▶ [Material to process]:
.....

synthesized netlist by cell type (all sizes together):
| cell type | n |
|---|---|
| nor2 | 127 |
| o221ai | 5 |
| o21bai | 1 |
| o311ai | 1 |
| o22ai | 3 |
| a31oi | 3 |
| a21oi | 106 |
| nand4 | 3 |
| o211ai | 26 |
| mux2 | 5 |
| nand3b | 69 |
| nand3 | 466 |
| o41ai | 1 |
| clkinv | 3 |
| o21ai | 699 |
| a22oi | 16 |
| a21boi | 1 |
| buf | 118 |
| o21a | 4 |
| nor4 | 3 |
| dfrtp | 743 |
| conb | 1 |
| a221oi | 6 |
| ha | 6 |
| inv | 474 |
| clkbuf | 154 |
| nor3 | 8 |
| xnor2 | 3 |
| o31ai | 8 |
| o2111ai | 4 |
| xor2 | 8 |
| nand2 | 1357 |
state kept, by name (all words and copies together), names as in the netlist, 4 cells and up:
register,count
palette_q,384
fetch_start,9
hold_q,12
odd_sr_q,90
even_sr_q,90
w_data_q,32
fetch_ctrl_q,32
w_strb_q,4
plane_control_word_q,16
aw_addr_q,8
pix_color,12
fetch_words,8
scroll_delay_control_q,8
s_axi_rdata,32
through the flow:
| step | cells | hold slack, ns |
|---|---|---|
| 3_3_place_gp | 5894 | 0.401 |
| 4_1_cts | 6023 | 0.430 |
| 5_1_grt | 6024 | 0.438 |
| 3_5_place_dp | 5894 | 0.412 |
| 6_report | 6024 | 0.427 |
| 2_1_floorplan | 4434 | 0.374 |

.....

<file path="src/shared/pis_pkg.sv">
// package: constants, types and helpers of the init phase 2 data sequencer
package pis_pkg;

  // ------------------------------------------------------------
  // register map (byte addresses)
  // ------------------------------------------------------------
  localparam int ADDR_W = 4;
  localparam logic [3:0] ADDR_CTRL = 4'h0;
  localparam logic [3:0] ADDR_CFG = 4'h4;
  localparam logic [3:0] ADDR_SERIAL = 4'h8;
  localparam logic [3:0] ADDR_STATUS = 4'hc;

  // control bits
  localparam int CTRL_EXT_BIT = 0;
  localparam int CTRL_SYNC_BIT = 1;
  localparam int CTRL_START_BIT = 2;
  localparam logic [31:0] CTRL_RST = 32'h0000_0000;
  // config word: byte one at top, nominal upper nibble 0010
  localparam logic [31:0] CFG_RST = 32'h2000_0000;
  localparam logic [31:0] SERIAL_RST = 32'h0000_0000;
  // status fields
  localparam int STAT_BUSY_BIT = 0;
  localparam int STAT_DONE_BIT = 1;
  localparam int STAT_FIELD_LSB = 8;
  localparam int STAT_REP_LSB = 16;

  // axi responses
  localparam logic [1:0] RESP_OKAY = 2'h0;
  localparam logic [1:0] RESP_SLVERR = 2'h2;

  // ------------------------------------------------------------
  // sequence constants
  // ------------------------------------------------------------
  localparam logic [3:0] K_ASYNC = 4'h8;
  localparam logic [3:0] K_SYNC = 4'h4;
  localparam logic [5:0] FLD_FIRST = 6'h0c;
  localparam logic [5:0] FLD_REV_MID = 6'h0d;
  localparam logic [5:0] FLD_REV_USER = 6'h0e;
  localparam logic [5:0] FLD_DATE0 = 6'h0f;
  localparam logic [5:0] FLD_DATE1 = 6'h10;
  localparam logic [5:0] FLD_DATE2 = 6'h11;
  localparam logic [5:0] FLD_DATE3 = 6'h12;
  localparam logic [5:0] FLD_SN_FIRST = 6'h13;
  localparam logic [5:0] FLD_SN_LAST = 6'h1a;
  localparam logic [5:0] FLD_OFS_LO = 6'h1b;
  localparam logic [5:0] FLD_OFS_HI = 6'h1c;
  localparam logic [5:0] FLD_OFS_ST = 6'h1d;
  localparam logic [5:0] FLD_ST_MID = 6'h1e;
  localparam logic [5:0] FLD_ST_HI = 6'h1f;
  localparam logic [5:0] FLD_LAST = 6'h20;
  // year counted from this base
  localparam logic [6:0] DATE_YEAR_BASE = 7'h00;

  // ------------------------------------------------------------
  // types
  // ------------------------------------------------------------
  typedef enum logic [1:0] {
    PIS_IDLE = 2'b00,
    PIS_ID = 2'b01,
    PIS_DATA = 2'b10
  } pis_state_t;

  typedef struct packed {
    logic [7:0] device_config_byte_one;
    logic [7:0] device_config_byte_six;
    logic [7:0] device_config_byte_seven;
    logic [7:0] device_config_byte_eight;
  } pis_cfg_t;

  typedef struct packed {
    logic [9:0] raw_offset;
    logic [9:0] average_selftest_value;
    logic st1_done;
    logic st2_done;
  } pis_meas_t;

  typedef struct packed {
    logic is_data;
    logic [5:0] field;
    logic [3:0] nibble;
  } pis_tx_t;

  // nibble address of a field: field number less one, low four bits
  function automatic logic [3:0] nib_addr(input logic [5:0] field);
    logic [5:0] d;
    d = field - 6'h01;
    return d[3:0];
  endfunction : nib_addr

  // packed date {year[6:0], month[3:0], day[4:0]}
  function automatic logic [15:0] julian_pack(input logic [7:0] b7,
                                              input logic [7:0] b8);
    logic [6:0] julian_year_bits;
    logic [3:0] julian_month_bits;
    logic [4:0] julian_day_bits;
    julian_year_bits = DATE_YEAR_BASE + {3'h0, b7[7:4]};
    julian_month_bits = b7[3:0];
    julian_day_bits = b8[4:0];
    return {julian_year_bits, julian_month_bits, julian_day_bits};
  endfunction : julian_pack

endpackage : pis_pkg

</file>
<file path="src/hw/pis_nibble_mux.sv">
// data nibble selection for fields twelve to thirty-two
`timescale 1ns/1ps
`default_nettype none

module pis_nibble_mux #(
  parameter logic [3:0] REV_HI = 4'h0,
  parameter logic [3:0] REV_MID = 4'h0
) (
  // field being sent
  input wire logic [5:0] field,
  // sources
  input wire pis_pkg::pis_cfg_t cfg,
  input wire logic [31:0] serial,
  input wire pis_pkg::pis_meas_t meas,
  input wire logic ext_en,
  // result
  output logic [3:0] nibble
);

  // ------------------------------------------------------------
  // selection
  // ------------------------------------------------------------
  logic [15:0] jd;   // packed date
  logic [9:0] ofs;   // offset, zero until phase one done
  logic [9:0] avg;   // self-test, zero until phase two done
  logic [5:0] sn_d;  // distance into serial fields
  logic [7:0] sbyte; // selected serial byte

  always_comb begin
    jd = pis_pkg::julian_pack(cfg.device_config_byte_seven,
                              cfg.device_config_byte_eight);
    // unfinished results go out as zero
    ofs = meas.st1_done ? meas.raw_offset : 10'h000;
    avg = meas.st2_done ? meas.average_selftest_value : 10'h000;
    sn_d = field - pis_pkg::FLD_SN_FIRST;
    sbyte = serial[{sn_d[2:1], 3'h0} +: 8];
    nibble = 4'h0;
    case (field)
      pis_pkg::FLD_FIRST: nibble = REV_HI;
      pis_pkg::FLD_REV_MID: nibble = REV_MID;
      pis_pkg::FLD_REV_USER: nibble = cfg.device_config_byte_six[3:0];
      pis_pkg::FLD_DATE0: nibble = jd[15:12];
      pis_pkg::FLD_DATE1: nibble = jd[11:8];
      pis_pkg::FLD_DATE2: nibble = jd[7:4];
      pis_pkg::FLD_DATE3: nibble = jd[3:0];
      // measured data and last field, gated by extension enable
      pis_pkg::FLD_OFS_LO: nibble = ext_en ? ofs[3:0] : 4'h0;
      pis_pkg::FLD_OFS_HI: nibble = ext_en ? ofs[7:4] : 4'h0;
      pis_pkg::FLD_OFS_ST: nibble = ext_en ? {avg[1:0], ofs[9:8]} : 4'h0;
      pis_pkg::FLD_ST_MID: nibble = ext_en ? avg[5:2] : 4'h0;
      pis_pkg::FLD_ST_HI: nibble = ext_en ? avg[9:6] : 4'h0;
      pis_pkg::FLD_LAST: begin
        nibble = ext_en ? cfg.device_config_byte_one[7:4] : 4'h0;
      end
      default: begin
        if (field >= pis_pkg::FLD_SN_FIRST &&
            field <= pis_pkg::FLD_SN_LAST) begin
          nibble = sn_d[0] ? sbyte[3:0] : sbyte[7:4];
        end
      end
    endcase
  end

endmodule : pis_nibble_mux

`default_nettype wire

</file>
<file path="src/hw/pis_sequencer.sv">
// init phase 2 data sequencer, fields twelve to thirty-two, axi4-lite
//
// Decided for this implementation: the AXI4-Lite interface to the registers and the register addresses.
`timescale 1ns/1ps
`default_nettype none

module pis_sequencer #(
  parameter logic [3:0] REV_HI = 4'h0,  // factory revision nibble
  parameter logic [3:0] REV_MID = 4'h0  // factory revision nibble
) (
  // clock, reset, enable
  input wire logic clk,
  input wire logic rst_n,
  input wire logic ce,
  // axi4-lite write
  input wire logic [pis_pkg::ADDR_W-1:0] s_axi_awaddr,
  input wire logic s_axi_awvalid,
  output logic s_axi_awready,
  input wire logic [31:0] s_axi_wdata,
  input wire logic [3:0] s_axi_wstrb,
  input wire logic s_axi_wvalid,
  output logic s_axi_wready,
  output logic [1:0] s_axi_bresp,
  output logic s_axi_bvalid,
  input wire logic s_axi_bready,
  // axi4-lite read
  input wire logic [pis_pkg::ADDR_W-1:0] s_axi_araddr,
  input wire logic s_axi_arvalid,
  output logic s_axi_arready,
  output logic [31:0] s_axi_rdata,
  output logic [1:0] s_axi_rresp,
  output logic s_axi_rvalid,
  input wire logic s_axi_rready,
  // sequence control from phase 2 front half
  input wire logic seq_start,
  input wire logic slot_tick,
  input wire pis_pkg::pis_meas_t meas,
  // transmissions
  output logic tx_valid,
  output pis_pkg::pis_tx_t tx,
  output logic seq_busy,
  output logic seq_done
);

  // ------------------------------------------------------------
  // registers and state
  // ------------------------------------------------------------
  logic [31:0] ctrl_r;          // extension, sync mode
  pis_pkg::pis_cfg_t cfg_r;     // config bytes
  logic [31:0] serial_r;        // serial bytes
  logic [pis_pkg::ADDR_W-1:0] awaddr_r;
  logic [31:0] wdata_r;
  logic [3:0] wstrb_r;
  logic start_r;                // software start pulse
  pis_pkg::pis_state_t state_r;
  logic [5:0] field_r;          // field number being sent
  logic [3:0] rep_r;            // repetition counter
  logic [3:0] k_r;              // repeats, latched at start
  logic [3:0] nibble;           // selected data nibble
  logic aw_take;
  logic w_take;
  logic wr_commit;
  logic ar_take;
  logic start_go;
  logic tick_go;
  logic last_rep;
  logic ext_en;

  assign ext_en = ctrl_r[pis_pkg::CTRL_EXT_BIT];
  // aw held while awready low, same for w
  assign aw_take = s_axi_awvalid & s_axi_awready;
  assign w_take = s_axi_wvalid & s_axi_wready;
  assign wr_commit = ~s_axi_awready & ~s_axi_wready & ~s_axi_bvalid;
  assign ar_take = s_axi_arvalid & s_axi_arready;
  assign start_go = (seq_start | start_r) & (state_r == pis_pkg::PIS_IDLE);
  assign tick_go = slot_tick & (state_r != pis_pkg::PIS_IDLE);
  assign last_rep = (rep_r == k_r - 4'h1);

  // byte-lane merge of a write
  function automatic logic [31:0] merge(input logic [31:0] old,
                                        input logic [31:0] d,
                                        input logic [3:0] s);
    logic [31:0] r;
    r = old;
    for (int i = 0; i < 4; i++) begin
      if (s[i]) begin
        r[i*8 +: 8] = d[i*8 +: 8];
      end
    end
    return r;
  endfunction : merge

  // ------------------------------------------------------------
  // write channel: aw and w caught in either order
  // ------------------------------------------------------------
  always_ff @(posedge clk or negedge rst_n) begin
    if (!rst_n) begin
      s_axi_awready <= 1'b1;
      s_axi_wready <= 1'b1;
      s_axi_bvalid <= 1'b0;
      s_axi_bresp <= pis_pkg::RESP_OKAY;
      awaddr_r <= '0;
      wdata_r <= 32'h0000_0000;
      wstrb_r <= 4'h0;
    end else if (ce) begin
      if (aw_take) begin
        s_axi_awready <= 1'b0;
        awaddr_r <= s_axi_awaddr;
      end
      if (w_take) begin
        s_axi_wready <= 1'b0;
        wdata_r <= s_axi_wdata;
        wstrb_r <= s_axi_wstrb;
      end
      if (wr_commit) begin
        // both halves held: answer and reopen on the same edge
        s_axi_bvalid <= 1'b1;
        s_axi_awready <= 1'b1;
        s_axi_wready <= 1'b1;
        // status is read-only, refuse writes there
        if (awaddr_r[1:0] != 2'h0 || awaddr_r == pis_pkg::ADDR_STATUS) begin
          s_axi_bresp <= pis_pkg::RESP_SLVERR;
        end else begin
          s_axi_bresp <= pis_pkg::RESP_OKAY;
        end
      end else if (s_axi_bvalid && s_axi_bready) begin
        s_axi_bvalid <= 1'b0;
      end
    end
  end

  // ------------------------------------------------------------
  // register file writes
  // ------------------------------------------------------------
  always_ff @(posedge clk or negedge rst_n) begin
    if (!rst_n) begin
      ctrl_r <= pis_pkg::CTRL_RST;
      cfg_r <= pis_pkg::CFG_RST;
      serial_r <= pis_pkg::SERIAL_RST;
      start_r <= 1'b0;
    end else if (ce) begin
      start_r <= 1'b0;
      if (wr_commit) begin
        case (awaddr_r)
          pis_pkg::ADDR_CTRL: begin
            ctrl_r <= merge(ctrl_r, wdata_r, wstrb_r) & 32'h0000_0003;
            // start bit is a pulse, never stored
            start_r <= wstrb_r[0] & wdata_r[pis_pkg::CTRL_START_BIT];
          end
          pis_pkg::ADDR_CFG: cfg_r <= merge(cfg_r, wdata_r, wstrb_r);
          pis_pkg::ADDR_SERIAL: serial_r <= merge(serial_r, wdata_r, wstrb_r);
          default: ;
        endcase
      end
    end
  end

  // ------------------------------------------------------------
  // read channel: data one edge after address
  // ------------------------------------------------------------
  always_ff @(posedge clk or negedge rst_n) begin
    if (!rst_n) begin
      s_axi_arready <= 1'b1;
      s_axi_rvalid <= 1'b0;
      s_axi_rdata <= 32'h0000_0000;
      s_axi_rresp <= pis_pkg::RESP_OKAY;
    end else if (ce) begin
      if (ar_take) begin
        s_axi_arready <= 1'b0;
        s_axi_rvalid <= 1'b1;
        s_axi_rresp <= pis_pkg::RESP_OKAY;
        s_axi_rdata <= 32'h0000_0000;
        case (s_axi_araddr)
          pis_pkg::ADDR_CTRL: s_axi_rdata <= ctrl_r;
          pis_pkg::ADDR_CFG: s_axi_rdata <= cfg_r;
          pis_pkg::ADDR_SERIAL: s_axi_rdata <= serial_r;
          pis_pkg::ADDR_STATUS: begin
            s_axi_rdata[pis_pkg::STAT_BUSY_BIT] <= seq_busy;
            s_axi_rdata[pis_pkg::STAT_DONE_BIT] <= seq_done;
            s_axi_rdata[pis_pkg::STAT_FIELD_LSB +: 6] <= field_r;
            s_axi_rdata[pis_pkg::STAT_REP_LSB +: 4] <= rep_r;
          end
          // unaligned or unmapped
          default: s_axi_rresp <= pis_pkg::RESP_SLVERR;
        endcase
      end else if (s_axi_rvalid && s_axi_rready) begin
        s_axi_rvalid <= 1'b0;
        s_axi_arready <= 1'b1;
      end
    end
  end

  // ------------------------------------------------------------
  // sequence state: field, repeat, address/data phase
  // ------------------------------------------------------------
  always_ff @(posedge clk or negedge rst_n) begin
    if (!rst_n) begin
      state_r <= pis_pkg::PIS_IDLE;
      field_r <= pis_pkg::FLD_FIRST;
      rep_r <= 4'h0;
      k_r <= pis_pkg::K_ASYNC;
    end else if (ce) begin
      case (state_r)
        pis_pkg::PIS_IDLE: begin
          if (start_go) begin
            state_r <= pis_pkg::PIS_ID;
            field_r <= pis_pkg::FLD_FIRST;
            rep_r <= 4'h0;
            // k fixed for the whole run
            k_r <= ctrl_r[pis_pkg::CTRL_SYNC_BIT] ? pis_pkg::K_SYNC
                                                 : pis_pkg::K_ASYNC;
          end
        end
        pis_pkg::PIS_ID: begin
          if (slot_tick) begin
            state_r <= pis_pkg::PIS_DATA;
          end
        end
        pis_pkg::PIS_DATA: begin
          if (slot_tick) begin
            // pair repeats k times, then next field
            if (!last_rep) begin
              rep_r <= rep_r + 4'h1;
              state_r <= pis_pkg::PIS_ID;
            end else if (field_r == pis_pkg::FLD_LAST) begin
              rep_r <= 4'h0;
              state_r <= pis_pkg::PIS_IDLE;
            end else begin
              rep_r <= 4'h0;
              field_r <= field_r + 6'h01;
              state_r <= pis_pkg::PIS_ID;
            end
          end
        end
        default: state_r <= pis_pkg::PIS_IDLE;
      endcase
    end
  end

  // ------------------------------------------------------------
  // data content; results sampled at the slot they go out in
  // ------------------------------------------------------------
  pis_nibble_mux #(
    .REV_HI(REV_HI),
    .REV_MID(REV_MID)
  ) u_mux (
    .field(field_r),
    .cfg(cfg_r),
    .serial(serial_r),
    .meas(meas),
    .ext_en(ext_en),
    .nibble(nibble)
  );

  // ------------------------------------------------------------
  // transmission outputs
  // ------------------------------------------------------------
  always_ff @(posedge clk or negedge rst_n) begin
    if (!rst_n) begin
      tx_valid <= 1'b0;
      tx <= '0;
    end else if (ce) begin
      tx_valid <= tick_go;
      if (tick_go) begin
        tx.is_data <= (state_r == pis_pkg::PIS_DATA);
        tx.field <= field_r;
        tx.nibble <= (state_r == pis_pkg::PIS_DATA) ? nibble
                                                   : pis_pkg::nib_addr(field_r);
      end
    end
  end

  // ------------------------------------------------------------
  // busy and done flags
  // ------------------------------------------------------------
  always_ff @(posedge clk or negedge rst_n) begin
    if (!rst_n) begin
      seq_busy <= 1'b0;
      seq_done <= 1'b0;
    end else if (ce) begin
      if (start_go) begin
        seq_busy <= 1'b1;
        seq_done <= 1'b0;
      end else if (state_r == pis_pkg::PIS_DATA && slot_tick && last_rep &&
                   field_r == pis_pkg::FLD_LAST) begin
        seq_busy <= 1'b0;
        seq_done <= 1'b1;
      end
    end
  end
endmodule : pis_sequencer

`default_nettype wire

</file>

.....

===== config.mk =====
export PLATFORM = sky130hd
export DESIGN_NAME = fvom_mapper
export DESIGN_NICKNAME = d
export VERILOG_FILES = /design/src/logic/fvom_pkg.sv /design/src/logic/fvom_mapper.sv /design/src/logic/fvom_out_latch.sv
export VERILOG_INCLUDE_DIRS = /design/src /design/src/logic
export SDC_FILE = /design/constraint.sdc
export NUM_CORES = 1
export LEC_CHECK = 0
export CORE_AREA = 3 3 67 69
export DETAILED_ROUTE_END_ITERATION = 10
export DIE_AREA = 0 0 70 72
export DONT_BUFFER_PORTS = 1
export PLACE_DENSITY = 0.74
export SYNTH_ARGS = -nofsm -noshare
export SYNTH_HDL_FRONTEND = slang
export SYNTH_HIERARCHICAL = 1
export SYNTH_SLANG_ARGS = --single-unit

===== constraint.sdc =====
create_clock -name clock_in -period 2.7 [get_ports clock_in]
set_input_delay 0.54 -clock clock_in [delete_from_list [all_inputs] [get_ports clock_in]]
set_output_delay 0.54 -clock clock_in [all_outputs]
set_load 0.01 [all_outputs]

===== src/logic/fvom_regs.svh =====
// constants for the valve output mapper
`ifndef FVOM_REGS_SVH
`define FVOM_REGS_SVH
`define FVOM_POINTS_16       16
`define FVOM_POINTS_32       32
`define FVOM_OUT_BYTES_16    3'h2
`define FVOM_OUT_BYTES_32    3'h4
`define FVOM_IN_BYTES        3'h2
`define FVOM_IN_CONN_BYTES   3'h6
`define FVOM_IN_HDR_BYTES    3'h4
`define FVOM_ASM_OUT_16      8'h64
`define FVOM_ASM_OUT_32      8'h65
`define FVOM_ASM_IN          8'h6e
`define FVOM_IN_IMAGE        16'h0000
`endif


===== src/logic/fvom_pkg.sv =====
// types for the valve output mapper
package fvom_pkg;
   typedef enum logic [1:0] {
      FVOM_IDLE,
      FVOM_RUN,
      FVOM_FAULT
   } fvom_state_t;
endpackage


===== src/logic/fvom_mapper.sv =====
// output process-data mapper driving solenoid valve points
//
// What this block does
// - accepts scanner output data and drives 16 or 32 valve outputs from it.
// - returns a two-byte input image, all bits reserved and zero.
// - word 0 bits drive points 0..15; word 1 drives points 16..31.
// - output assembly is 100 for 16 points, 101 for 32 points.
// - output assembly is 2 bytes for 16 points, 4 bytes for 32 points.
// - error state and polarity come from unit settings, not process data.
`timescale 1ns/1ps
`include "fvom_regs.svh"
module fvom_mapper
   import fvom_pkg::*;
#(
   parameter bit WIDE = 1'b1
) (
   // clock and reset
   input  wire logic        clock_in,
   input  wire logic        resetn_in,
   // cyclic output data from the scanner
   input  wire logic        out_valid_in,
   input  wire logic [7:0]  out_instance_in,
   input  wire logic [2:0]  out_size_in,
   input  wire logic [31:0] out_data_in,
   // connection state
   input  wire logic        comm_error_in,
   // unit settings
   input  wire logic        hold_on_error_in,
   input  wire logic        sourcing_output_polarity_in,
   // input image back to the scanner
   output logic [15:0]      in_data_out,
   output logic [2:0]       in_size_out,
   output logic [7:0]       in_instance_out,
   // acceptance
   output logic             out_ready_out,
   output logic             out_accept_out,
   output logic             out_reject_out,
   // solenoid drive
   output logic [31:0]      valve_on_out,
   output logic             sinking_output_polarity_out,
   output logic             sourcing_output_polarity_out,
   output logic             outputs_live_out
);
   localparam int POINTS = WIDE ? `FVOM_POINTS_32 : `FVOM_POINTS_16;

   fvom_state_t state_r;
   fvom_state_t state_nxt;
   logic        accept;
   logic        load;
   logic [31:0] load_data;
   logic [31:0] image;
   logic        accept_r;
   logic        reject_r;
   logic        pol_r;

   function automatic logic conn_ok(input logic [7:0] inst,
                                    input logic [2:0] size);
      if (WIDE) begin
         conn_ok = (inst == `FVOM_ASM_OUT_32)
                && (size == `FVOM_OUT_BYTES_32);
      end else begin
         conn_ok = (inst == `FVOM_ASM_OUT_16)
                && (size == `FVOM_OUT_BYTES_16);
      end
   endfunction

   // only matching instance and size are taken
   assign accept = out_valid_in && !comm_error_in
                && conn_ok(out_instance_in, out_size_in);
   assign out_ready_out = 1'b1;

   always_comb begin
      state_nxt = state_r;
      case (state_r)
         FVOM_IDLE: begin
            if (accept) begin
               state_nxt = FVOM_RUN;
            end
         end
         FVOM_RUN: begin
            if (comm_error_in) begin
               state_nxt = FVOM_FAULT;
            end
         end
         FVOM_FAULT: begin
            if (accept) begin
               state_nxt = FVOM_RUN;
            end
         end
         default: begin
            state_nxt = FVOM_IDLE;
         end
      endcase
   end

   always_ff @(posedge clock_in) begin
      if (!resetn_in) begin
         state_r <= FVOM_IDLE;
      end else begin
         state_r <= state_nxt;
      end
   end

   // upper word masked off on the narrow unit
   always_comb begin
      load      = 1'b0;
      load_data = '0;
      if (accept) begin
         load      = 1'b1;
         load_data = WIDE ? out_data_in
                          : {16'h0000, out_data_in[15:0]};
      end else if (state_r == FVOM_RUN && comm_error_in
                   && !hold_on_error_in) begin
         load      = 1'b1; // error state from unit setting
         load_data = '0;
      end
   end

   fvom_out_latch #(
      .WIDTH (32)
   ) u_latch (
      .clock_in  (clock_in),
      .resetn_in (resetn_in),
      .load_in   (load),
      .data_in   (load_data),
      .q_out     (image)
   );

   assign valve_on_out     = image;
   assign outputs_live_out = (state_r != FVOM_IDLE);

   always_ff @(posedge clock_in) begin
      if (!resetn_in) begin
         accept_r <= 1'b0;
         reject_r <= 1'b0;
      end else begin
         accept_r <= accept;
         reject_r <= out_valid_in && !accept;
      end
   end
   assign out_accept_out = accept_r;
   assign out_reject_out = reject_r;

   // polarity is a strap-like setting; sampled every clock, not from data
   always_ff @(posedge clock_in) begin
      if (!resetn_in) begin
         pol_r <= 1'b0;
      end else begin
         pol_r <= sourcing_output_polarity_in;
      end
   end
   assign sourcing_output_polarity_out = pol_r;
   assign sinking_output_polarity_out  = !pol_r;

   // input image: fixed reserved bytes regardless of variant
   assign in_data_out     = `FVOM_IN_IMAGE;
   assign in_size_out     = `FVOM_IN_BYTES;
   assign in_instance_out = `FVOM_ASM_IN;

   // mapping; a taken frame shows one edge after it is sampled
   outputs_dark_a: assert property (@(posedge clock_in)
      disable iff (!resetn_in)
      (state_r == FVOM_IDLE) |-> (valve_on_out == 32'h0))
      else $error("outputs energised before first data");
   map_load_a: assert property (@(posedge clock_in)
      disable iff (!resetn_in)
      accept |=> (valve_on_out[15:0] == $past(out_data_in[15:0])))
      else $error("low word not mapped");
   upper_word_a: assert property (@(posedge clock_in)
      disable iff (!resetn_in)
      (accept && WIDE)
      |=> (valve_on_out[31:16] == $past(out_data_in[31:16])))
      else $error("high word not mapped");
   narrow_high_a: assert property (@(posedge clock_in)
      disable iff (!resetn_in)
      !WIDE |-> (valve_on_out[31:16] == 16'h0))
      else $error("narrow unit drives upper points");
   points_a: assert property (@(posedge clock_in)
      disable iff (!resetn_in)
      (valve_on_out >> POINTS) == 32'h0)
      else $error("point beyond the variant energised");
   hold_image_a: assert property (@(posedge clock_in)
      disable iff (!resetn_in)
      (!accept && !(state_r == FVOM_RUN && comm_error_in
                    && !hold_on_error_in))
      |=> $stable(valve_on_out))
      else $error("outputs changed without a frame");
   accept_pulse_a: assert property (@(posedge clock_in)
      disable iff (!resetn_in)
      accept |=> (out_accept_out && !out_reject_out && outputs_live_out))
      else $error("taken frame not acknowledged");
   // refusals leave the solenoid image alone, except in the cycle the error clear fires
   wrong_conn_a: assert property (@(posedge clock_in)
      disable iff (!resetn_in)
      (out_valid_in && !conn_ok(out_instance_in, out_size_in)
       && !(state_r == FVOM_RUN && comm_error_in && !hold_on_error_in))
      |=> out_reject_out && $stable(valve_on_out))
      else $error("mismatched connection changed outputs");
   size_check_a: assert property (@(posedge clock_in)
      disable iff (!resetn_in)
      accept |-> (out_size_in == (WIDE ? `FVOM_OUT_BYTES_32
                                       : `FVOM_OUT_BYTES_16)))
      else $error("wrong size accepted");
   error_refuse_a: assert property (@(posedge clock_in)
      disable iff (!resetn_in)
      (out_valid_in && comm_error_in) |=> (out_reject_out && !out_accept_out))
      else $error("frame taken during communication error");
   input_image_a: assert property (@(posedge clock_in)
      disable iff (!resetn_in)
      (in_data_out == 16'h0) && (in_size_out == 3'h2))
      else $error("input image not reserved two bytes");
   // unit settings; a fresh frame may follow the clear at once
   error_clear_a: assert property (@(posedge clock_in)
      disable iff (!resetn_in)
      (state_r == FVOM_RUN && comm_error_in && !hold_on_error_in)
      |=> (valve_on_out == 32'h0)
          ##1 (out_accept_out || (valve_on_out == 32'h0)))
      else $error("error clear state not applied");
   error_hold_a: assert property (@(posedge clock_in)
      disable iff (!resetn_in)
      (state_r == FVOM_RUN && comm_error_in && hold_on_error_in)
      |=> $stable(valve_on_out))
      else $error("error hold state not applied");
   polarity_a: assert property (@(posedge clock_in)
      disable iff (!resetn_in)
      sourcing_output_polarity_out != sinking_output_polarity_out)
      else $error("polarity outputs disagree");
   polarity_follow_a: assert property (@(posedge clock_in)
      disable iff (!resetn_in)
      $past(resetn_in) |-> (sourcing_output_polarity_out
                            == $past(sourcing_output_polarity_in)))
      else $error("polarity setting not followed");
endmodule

.....

▶ [Work instruction]:
Your answer should be one number: the count of lines in the records above that contain "together".

▶ [Solution to the exercise]:
2